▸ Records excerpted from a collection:
==================================================

<file path="config.mk">
export PLATFORM = sky130hd
export DESIGN_NAME = vqueue_refill_ctrl_flat
export DESIGN_NICKNAME = d
export VERILOG_FILES = /design/src/rtl/vqueue_refill_ctrl_if.sv /design/src/rtl/vqueue_refill_ctrl.sv /design/src/flat_wrapper.sv
export SDC_FILE = /design/constraint.sdc
export NUM_CORES = 1
export LEC_CHECK = 0
export ABC_CLOCK_PERIOD_IN_PS = 3900
export BUFFER_PORTS_ARGS = -buffer_cell sky130_fd_sc_hd__buf_2
export CAP_MARGIN = 30
export CELL_PAD_IN_SITES_DETAIL_PLACEMENT = 2
export CELL_PAD_IN_SITES_GLOBAL_PLACEMENT = 2
export CORE_MARGIN = 4
export CORE_UTILIZATION = 34
export CTS_BUF_LIST = sky130_fd_sc_hd__clkbuf_16
export CTS_CLUSTER_DIAMETER = 30
export CTS_CLUSTER_SIZE = 14
export DETAILED_ROUTE_END_ITERATION = 8
export GPL_ROUTABILITY_DRIVEN = 0
export GPL_TIMING_DRIVEN = 0
export HOLD_SLACK_MARGIN = 0.03
export PLACE_DENSITY_LB_ADDON = 0.2
export SLEW_MARGIN = 20
export SYNTH_ARGS = -nofsm -noshare
export SYNTH_HDL_FRONTEND = slang
export SYNTH_SLANG_ARGS = --single-unit
export TNS_END_PERCENT = 100
</file>
<file path="constraint.sdc">
create_clock -name clk -period 3.9 [get_ports clk]
set_input_delay 0.195 -clock clk [delete_from_list [all_inputs] [get_ports clk]]
set_output_delay 0.195 -clock clk [all_outputs]
set_load 0.05 [all_outputs]
</file>
<file path="src/rtl/vqueue_refill_ctrl_if.sv">
`default_nettype none
// ---------------------------------------------------------------------------
// vqueue_refill_ctrl_if : burst-read bus between refill controller and memory
// Rev 1.0
// ---------------------------------------------------------------------------
interface vqueue_refill_ctrl_if #(
  parameter int ADDR_W = 24
);
  logic              mem_req_o;
  logic [ADDR_W-1:0] mem_addr_o;
  logic              mem_ack_i;
  logic              mem_rvalid_i;
  logic [31:0]       mem_rdata_i;

  modport master (
    output mem_req_o, mem_addr_o,
    input  mem_ack_i, mem_rvalid_i, mem_rdata_i
  );

  modport slave (
    input  mem_req_o, mem_addr_o,
    output mem_ack_i, mem_rvalid_i, mem_rdata_i
  );
endinterface
`default_nettype wire

</file>
<file path="src/rtl/vqueue_refill_ctrl.sv">
`default_nettype none
// ---------------------------------------------------------------------------
// vqueue_refill_ctrl : keeps a vqueue topped up with fixed-length burst reads
// Rev 1.0
// ---------------------------------------------------------------------------
module vqueue_refill_ctrl #(
  parameter int ADDR_W      = 24,
  parameter int QUEUE_AW    = 5,
  parameter int BURST_LEN   = 8,
  parameter int FRAME_WORDS = 153600
) (
  input  wire logic                clk,
  input  wire logic                reset_n,
  input  wire logic                enable_i,
  input  wire logic [ADDR_W-1:0]   base_addr_i,
  input  wire logic                frame_start_i,
  vqueue_refill_ctrl_if.master     mem,
  input  wire logic                q_pop_i,
  output logic                     q_wren_o,
  output logic [31:0]              q_data_o,
  output logic [QUEUE_AW:0]        level_o,
  output logic                     busy_o,
  output logic                     frame_done_o
);

  localparam int c_LVL_W  = QUEUE_AW + 1;
  localparam int c_OFF_W  = $clog2(FRAME_WORDS + 1);
  localparam int c_BEAT_W = $clog2(BURST_LEN + 1);
  localparam int c_CAP    = (1 << QUEUE_AW) - 1;

  localparam logic [c_LVL_W:0]    c_CAP_X   = (c_LVL_W + 1)'(c_CAP);
  localparam logic [c_LVL_W:0]    c_BURST_X = (c_LVL_W + 1)'(BURST_LEN);
  localparam logic [c_OFF_W-1:0]  c_BURST_O = c_OFF_W'(BURST_LEN);
  localparam logic [c_OFF_W-1:0]  c_FRAME_O = c_OFF_W'(FRAME_WORDS);
  localparam logic [c_BEAT_W-1:0] c_LAST_B  = c_BEAT_W'(BURST_LEN - 1);

  typedef enum logic [1:0] {
    ST_IDLE = 2'd0,
    ST_REQ  = 2'd1,
    ST_DATA = 2'd2
  } state_t;

  state_t              r_state;
  logic                r_pending;
  logic [ADDR_W-1:0]   r_base;
  logic [c_OFF_W-1:0]  r_offset;
  logic [c_BEAT_W-1:0] r_beats;
  logic [c_LVL_W-1:0]  r_level;
  logic                r_req;
  logic [ADDR_W-1:0]   r_addr;
  logic                r_q_wren;
  logic [31:0]         r_q_data;
  logic                r_frame_done;

  logic [c_LVL_W:0]    w_lvl_eff;
  logic                w_space;
  logic                w_pop_eff;
  logic [ADDR_W-1:0]   w_base_sel;
  logic [c_OFF_W-1:0]  w_off_sel;
  logic [ADDR_W-1:0]   w_issue_addr;
  logic [c_OFF_W-1:0]  w_off_next;
  logic                w_wrap;

  // The write registered last edge lands in the queue on this edge, so count it as occupied.
  assign w_lvl_eff    = {1'b0, r_level} + {{c_LVL_W{1'b0}}, r_q_wren};
  assign w_space      = (w_lvl_eff + c_BURST_X) <= c_CAP_X;
  assign w_pop_eff    = q_pop_i && (r_level != '0);

  // A pending restart is applied in the same IDLE cycle that may issue the request.
  assign w_base_sel   = r_pending ? base_addr_i : r_base;
  assign w_off_sel    = r_pending ? '0 : r_offset;
  assign w_issue_addr = w_base_sel + ADDR_W'(w_off_sel);
  assign w_off_next   = r_offset + c_BURST_O;
  assign w_wrap       = (w_off_next == c_FRAME_O);

  always_ff @(posedge clk or negedge reset_n) begin
    if (!reset_n) begin
      r_level <= '0;
    end else begin
      r_level <= r_level + c_LVL_W'(r_q_wren) - c_LVL_W'(w_pop_eff);
    end
  end

  always_ff @(posedge clk or negedge reset_n) begin
    if (!reset_n) begin
      r_state      <= ST_IDLE;
      r_pending    <= 1'b1;
      r_base       <= '0;
      r_offset     <= '0;
      r_beats      <= '0;
      r_req        <= 1'b0;
      r_addr       <= '0;
      r_q_wren     <= 1'b0;
      r_q_data     <= '0;
      r_frame_done <= 1'b0;
    end else begin
      r_q_wren     <= 1'b0;
      r_frame_done <= 1'b0;
      if (frame_start_i) begin
        r_pending <= 1'b1;
      end
      case (r_state)
        ST_IDLE: begin
          if (r_pending) begin
            r_base   <= base_addr_i;
            r_offset <= '0;
            if (!frame_start_i) begin
              r_pending <= 1'b0;
            end
          end
          if (enable_i && w_space) begin
            r_req   <= 1'b1;
            r_addr  <= w_issue_addr;
            r_state <= ST_REQ;
          end
        end
        ST_REQ: begin
          if (mem.mem_ack_i) begin
            r_req        <= 1'b0;
            r_beats      <= '0;
            r_state      <= ST_DATA;
            r_offset     <= w_wrap ? '0 : w_off_next;
            r_frame_done <= w_wrap;
          end
        end
        ST_DATA: begin
          if (mem.mem_rvalid_i) begin
            r_q_wren <= 1'b1;
            r_q_data <= mem.mem_rdata_i;
            r_beats  <= r_beats + c_BEAT_W'(1);
            if (r_beats == c_LAST_B) begin
              r_state <= ST_IDLE;
            end
          end
        end
        default: r_state <= ST_IDLE;
      endcase
    end
  end

  assign mem.mem_req_o  = r_req;
  assign mem.mem_addr_o = r_addr;
  assign q_wren_o       = r_q_wren;
  assign q_data_o       = r_q_data;
  assign level_o        = r_level;
  assign busy_o         = (r_state != ST_IDLE);
  assign frame_done_o   = r_frame_done;

endmodule
`default_nettype wire

</file>
<file path="src/flat_wrapper.sv">
// flat-port wrapper written by rule: the top's interface ports become plain ports
module vqueue_refill_ctrl_flat 
#(
  parameter int ADDR_W      = 24,
  parameter int QUEUE_AW    = 5,
  parameter int BURST_LEN   = 8,
  parameter int FRAME_WORDS = 153600
)
  (clk, reset_n, enable_i, base_addr_i, frame_start_i, q_pop_i, q_wren_o, q_data_o, level_o, busy_o, frame_done_o, mem_mem_req_o, mem_mem_addr_o, mem_mem_ack_i, mem_mem_rvalid_i, mem_mem_rdata_i);
  vqueue_refill_ctrl_if #(.ADDR_W(ADDR_W)) mem_i ();
  input  wire logic clk;
  input  wire logic reset_n;
  input  wire logic enable_i;
  input  wire logic [ADDR_W-1:0] base_addr_i;
  input  wire logic frame_start_i;
  input  wire logic q_pop_i;
  output logic q_wren_o;
  output logic [31:0] q_data_o;
  output logic [QUEUE_AW:0] level_o;
  output logic busy_o;
  output logic frame_done_o;
  output wire logic [$bits(mem_i.mem_req_o)-1:0] mem_mem_req_o;
  output wire logic [$bits(mem_i.mem_addr_o)-1:0] mem_mem_addr_o;
  input wire logic [$bits(mem_i.mem_ack_i)-1:0] mem_mem_ack_i;
  input wire logic [$bits(mem_i.mem_rvalid_i)-1:0] mem_mem_rvalid_i;
  input wire logic [$bits(mem_i.mem_rdata_i)-1:0] mem_mem_rdata_i;
  assign mem_mem_req_o = mem_i.mem_req_o;
  assign mem_mem_addr_o = mem_i.mem_addr_o;
  assign mem_i.mem_ack_i = mem_mem_ack_i;
  assign mem_i.mem_rvalid_i = mem_mem_rvalid_i;
  assign mem_i.mem_rdata_i = mem_mem_rdata_i;
  vqueue_refill_ctrl #(.ADDR_W(ADDR_W), .QUEUE_AW(QUEUE_AW), .BURST_LEN(BURST_LEN), .FRAME_WORDS(FRAME_WORDS)) u_core (.clk(clk), .reset_n(reset_n), .enable_i(enable_i), .base_addr_i(base_addr_i), .frame_start_i(frame_start_i), .mem(mem_i), .q_pop_i(q_pop_i), .q_wren_o(q_wren_o), .q_data_o(q_data_o), .level_o(level_o), .busy_o(busy_o), .frame_done_o(frame_done_o));
endmodule
</file>
* After elaboration in Yosys (flattened, before gate mapping)
Index checks and enable logic that the tools add are counted.
** Storage, ports and cells
- Flip-flop bits (word level) :: 114
- Bits in latches :: 0
- Bits in writable memories :: 0
- Memory bits (read-only) :: 0
- Input bits :: 63
- Output and inout port bits :: 66
- Word-level logic and storage cells :: 64
- Memories kept :: 0
** Operators by class
- Add/sub/neg operators :: 7
- $mul :: 0
- Div/mod/pow operators :: 0
- Order comparisons :: 1
- Equality and inequality tests :: 8
- Shift-type cells :: 0
- Multiplexer cells :: 24
- Bitwise logic cells :: 0
- Reductions and logical operators :: 13
** Operator list (count)
- $mux 18 :: 3
- $pmux 18 s2 :: 1
- $add 24x18->24 :: 1
- $mux 24 :: 1
- $add 18x4->18 const B :: 1
- $eq 18x18->1 const B :: 1
- $mux 1 :: 10
- $mux 2 :: 4
- $mux 4 :: 2
- $pmux 4 s2 :: 1
- $add 6x1->7 :: 1
- $add 7x4->7 const B :: 1
- $le 7x5->1 const B :: 1
- $add 6x1->6 :: 1
- $pmux 2 s3 :: 1
- $reduce_and 2->1 :: 3
- $reduce_and 3->1 :: 2
- $reduce_bool 2->1 :: 3
- $reduce_bool 6->1 :: 1
- $sub 6x1->6 :: 1
- $add 4x1->4 const B :: 1
- $eq 4x3->1 const B :: 1
- $ne 2x1->1 const B :: 2
- $ne 2x2->1 const B :: 2
- 6 further kinds :: 7

* Logic depth before layout (Yosys ltp)
Gate-level depths: netlist of run 1.
- Word-level depth :: 6
- Gate-level depth with buffers :: 13
- Gate-level depth less buffers :: 12

* Worst setup path before layout of run 1
Ideal clock, no wire load.
- Path type :: register to register
- Start point :: register u_core.r_pending
- End point :: register u_core.r_addr[12] (netlist: u_core.mem.mem_addr_o[12])
- Library setup time :: 0.070 ns
- Arrival time :: 3.374 ns
- Data required time :: 3.830 ns
- Slack :: 0.457 ns
- Cell stages (with the launch flop) :: 12
- Path buffers :: 2
- Period minus slack after synthesis :: 3.443 ns
- Path through :: dfstp_2 buf_2 buf_1 mux2_2 ha_1 nand2_1 or4b_4 o221ai_4 a21boi_2 o21a_1 or4_1 nand3_1
** On the way
- Word-level cells in the longest chain between the ends :: 2
- Elaborated cells on any way between the ends :: 3
- Those cells by class :: 1 x add/sub; 2 x mux
** Ends and longest elaborated chain
- start, declared :: RTL line vqueue_refill_ctrl.sv:44 : logic r_pending;
- start signal, assigned :: RTL line vqueue_refill_ctrl.sv:87 : r_pending <= 1'b1;
- start signal, assigned :: RTL line vqueue_refill_ctrl.sv:100 : r_pending <= 1'b1;
- start signal, assigned :: RTL line vqueue_refill_ctrl.sv:108 : r_pending <= 1'b0;
- $mux 24 :: RTL line vqueue_refill_ctrl.sv:70 : assign w_base_sel = r_pending ? base_addr_i : r_base;
- via u_core.w_base_sel[7] :: RTL line vqueue_refill_ctrl.sv:58 : logic [ADDR_W-1:0] w_base_sel;
- $add 24x18->24 :: RTL line vqueue_refill_ctrl.sv:72 : assign w_issue_addr = w_base_sel + ADDR_W'(w_off_sel);
- end signal, assigned :: RTL line vqueue_refill_ctrl.sv:113 : r_addr <= w_issue_addr;
- end, declared :: RTL line vqueue_refill_ctrl.sv:50 : logic [ADDR_W-1:0] r_addr;
The timed path passes the listed nets, and every way through them passes these cells.
A chain may end at the register's enable or synchronous reset.

* Worst setup path in the final report of run 1
- Start point :: register u_core.r_pending
- End point :: register u_core.r_addr[19] (netlist: u_core.mem.mem_addr_o[19])
The elaborated chain is that of the path after synthesis.

==> results of run 1 <==
[cells by family (layout without fill, tap and decap cells)]
| kind of cell | after synthesis | after routing | share of synthesized area, % |
|---|---|---|---|
| simple gates | 335 | 335 | 23.09 |
| compound gates | 128 | 128 | 13.66 |
| flops | 114 | 114 | 44.01 |
| buf+inv | 51 | 249 | 3.068 |
| fa+ha+maj | 37 | 37 | 7.370 |
| mux | 32 | 32 | 5.422 |
| xor+xnor | 25 | 25 | 3.376 |
| other cells | 0 | 2 | 0 |
[cell type report]
class | count | area, um^2 | area share [%]
well taps | 234 | 292.8 | 3.461
clock buffers | 17 | 425.4 | 5.029
repair buffers | 166 | 1045 | 12.35
inverters | 21 | 78.83 | 0.9318
plain buffers | 30 | 131.4 | 1.553
diodes | 2 | 5.005 | 0.05916
flip-flops and latches | 114 | 2854 | 33.74
multi-input cells | 557 | 3445 | 40.72
clock inverters | 15 | 182.7 | 2.159
[layout by cell type (no fill, tap or decap), types with 16 or more instances in the layout]
| master | Yosys | final |
|---|---|---|
| a21oi_1 | 25 | 25 |
| buf_2 | 6 | 131 |
| clkbuf_1 | 21 | 20 |
| clkbuf_16 | 0 | 17 |
| dfrtp_1 | 113 | 113 |
| dlygate4sd3_1 | 0 | 36 |
| ha_1 | 35 | 35 |
| inv_1 | 20 | 20 |
| mux2_2 | 25 | 25 |
| nand2_1 | 213 | 213 |
| nand3_1 | 16 | 16 |
| nor2_1 | 31 | 31 |
| nor2b_1 | 23 | 23 |
| o21ai_0 | 37 | 37 |
[registers in the layout, indices dropped and copies added, names as in the netlist]
name / count
u_core.q_data_o: 32
u_core.mem.mem_addr_o: 24
u_core.r_base: 24
u_core.r_offset: 18
u_core.level_o: 6
u_core.r_beats: 4
u_core.r_state: 2
u_core.frame_done_o: 1
u_core.mem.mem_req_o: 1
u_core.q_wren_o: 1
u_core.r_pending: 1
[critical path, cell delays in order (launching register included)]
cell      delay, ps
dfstp_2         590
buf_4           230
buf_4           260
mux2i_4         340
inv_1            80
ha_1            320
a211oi_1        350
o211ai_1        190
a221oi_2        260
buf_4           170
o211ai_1        230
nand2_1         190
xor2_1          210
o311ai_1        110
[worst max-delay path by stage]
| stage | to | depth (start not counted) |
|---|---|---|
| 2_1_floorplan | u_core.mem.mem_addr_o[12]$_DFFE_PN0P_ | 11 |
| 3_3_place_gp | u_core.mem.mem_addr_o[17]$_DFFE_PN0P_ | 12 |
| 3_5_place_dp | u_core.mem.mem_addr_o[19]$_DFFE_PN0P_ | 12 |
| 4_1_cts | u_core.mem.mem_addr_o[19]$_DFFE_PN0P_ | 12 |
| 5_1_grt | u_core.mem.mem_addr_o[19]$_DFFE_PN0P_ | 12 |
| 6_report | u_core.mem.mem_addr_o[19]$_DFFE_PN0P_ | 13 |
[metal layers]
layer	vias to the layer above	track usage [%]	wire length [um]
li1	2836	-	-
met1	3116	29.07	10590
met5	-	0	0
met3	32	3.880	617
met2	102	42.66	13080
met4	0	8.043	499
[power breakdown]
group / internal [mW] / total [mW] / switching (mW)
logic: 0.944 / 3.48 / 2.54
clock network: 1.01 / 1.65 / 0.643
registers: 1.67 / 1.99 / 0.326
[what timing repair did]
item / 4_1_cts / 5_1_grt
gates resized for setup: 4 / 8
hold endpoints to repair: 77 / 0
hold buffers: 36 / 0
setup buffers: 2 / 0
endpoints found under the setup margin: 11 / 11
gates cloned: 0 / 0
pin swaps: 1 / 2
[per-stage QoR]
stage          instances  util [%]  area, um^2
4_1_cts             1154     45.12        8439
5_1_grt             1156     45.22        8459
6_report            1156     45.22        8459
3_5_place_dp        1084     39.81        7447
2_1_floorplan        722         -        6485
3_3_place_gp        1083     39.63        7413
==> results.tsv, run 1 <==
metric	value	unit
ios	129	
die-area	21350	um^2
worstSkewPairLatency	430	ps
clockBufferDepth	2	
fin_crit	3694	ps
core-area	18710	um^2
fmax	270.7	MHz
p_leak	4.158	nW
ys_ff_latch	114	
fin_crit_sh	94.71	%
syn_avg_cell_area	8.982	um^2
hold_path.startpoint	base_addr_i[19]	
tns	0	ps
ys_types	67	
worstRegToRegCells	13	
area_delta_synth_final	30.45	%
synth_edf_count	0	
yosys-top-cells-area	dfrtp_1, nand2_1, ha_1	
setup.worst_path.start	u_core.r_pending$_DFF_PN1_	
end_kind	flip-flop	
grt_use_total	23.79	%
dpl.hpwl	16960	um
hold_end	u_core.r_base[19]$_DFFE_PN0P_	
mappedNetlistArea	6485	um^2
finalHoldViolCount	0	
drtAntennaViolNets	0	
grt_max_degree	73	
hp-class	in2reg	
drt-initial-drc-count	316	
r2r-start	u_core.r_pending$_DFF_PN1_	
htree_num_levels	4	
drcViolationCount	0	
drt-wirelength-per-cell	21.44	um
final-setup-viol-count	0	
ys_warn_count	0	
crit_fanout	10	
ys.flop_type	dfrtp_1	
portBuffers	127	
whs	71.52	ps
drt-total-wl	24790	um
overflow	0	
worst_ep_arrival_time	3970	ps
grt_pass1_wl	40290	um
relSlewSlack	47.79	%
vias_per_cell	5.265	
rows	50	
synth.most_common_cell	nand2_1	
antenna_found_initial	2	
preCtsSetupSlack	-449.1	ps
final_nets	1007	
r2r-end	u_core.mem.mem_addr_o[19]$_DFFE_PN0P_	
die_w	146.1	um
synth_top_area_share	43.60	%
hold_depth	2	
syn_nets	822	
startpoint_type	flip-flop	
finalPower	7.123	mW
worstMarginPinSlew	780.2	ps
initial_core_util	34.67	%
numClockSinks	114	
critPathKind	reg2reg	
cts-root-buf	clkbuf_16	
drv_slew	0	
drive_above_1_share	23.15	%
clock_skew	9.776	ps
netlist_top_cells_count	nand2_1, dfrtp_1, o21ai_0	
drt-pass1-iter-count	4	
worst_slack	206.2	ps
status	completed	
cts_tree	done	
worst_ir_drop_vdd	0.3751	mV
powerDensity	842.0	nW/um^2
synthCells	722	
seq_area_frac_synth	44.01	%
worstPathRequired	4180	ps
r2r_setup_slack	210	ps
drv_cap	0	
cts-buffers-inserted	17	
yosysTopAreaCell	dfrtp_1	
grt_pass1_vias	7192	
ys_async_sr_fraction	100.0	%
die_y	146.1	um
fillers	2019	
clk_pin_slew_worst_paths	60	ps
vias	6086	
rsz0062_at_grt	false	
Power figures use the tool's default switching activity.
==> run 2, diff against run 1 <==
Settings changed: GPL_TIMING_DRIVEN 0 to default, PLACE_DENSITY_LB_ADDON 0.2 to 0.1.
==> run 2 against run 1 <==
Effect of this change:
- clock-buffer cell count stayed put
- cell area is 1.6% lower
- total power is 3.4% lower
- sequential share of layout area is 0.53 points higher
- critical endpoint unchanged
==> results.tsv, run 2 (same netlist as run 1, synthesis figures left out) <==
metric	value	unit
status	completed	
grt_max_degree	55	
preCtsSetupSlack	445.4	ps
hold_path.startpoint	base_addr_i[19]	
final_common_cell	nand2_1	
grt_pass1_wl	37860	um
finalPower	6.884	mW
worstPathRequired	4200	ps
clk_pin_slew_worst_paths	60	ps
fin_crit_sh	93.01	%
die_y	146.1	um
grt_pass1_vias	6892	
p_leak	4.120	nW
cts_tree	done	
core-area	18710	um^2
startpoint_type	flip-flop	
die-area	21350	um^2
worst_ep_arrival_time	3930	ps
cts-root-buf	clkbuf_16	
dpl.hpwl	15830	um
rows	50	
postCtsHoldBufs	36	
vias	5966	
clockBufferDepth	2	
drt-initial-drc-count	279	
cpPeakStageDelay	680	ps
crit_fanout	9	
use_met3	4.438	%
relSlewSlack	44.33	%
overflow	0	
worst_ir_drop_vdd	0.4732	mV
drive_above_1_share	23.63	%
final-setup-viol-count	0	
use_met2	38.87	%
portBuffers	128	
ios	129	
finalHoldViolCount	0	
met1_usage	28.24	%
numClockSinks	114	
layout_common_cells	nand2_1, buf_2, dfrtp_1	
htree_num_levels	4	
rsz0062_at_grt	false	
hp-class	in2reg	
largest_reg_flops	32	
fmax	275.7	MHz
whs	76.78	ps
fin_crit	3627	ps
powerDensity	826.6	nW/um^2
r2r-start	u_core.r_pending$_DFF_PN1_	
clock_skew	15.82	ps
worstSkewPairLatency	440	ps
die_w	146.1	um
final_nets	984	
drtAntennaViolNets	0	
drt-total-wl	23290	um
fillers	2052	
crit_path_top_delay_cell	dfstp_2	
cts_setup_buffers	0	
crit_chain	mux2i_1 -> inv_1 -> ha_1 -> a211oi_1 -> o211ai_1 -> a221oi_2 -> o211ai_1 -> a211oi_1 -> a31oi_1 -> o311ai_0	
tns	0	ps
worst_slack	272.7	ps
end_kind	flip-flop	
diodes	0	
drv_cap	0	
setup.worst_path.start	u_core.r_pending$_DFF_PN1_	
cts_resized	0	
cts-buffers-inserted	17	
drt-pass1-iter-count	4	
antenna_found_initial	0	
drv_slew	0	
initial_core_util	34.67	%
worstMarginPinSlew	832.0	ps
vias_per_cell	5.275	
grt_use_total	22.17	%
drcViolationCount	0	
grt_busiest_layer	met2	
critPathKind	reg2reg	
drt-wirelength-per-cell	20.59	um
area_delta_synth_final	28.42	%
## run 2: cell count changes in the layout (fill, tap and decap cells not counted), moves of 2 or more
cell and delta:
buf_2 -4, buf_4 +3, bufinv_16 -3, clkbuf_1 -20
clkinvlp_4 -4, diode_2 -2, inv_6 +4, inv_8 +3
## run 2: metal layers
layer	vias to the layer above	wire length (um)	part of all wire, %
met5	-	0	0
met4	0	239	1.0
met3	24	716	3.1
met2	91	11910	51
met1	3049	10420	45
li1	2802	-	-
## run 2: through the flow
step	util, %	instance area [um^2]	std cells
4_1_cts	44.52	8328	1131
3_5_place_dp	39.59	7406	1063
5_1_grt	44.52	8328	1131
6_report	44.52	8328	1131
2_1_floorplan	-	6485	722
3_3_place_gp	39.51	7391	1062
## run 2: layout make-up
class | instances | area [um^2] | area share [%]
Tap cell | 234 | 292.8 | 3.516
Inverter | 21 | 78.83 | 0.9465
Sequential cell | 114 | 2854 | 34.27
Multi-Input combinational cell | 557 | 3450 | 41.42
Timing Repair Buffer | 173 | 1091 | 13.10
Clock inverter | 15 | 136.4 | 1.638
Clock buffer | 17 | 425.4 | 5.108
## run 2: worst max-delay path: cells and delay by family (launching register included)
kind / cells / cell delay, ps
buf+inv: 1 / 110
flops: 1 / 680
compound gates: 7 / 1960
fa+ha+maj: 1 / 340
mux: 1 / 410
## run 2: where the power goes
group,switching (mW),total (mW),internal [mW]
clock network,0.679,1.52,0.840
logic,2.41,3.35,0.940
registers,0.353,2.02,1.67
## run 2: final timing paths
path	endpoint	slack, ps	cells after the start
setup / recovery	u_core.mem.mem_addr_o[19]$_DFFE_PN0P_	270	10
hold / removal	u_core.r_base[19]$_DFFE_PN0P_	80	2
setup reg to reg	u_core.mem.mem_addr_o[19]$_DFFE_PN0P_	270	10
hold reg to reg	u_core.mem.mem_addr_o[6]$_DFFE_PN0P_	480	2
max in group asynchronous	u_core.q_data_o[1]$_DFFE_PN0P_	2710	3
min in group asynchronous	u_core.mem.mem_addr_o[4]$_DFFE_PN0P_	170	2
==> run 3, diff against run 2 <==
Settings changed: CTS_CLUSTER_DIAMETER 30 to 40, PLACE_DENSITY from default to 0.82, PLACE_DENSITY_LB_ADDON 0.1 to default.
==> run 3 against run 2 <==
Effect of this change:
- non-clock buffer count unchanged
- cell count unchanged
- sequential share of layout area about the same
- sequential power about the same
- via count increased by 0.96%
- critical path type unchanged
- clock-buffer cell count unchanged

==================================================

▸ Assignment: Lines from the entries that contain the string "included" are what must be copied.

▸ Expected output:
[critical path, cell delays in order (launching register included)]
## run 2: worst max-delay path: cells and delay by family (launching register included)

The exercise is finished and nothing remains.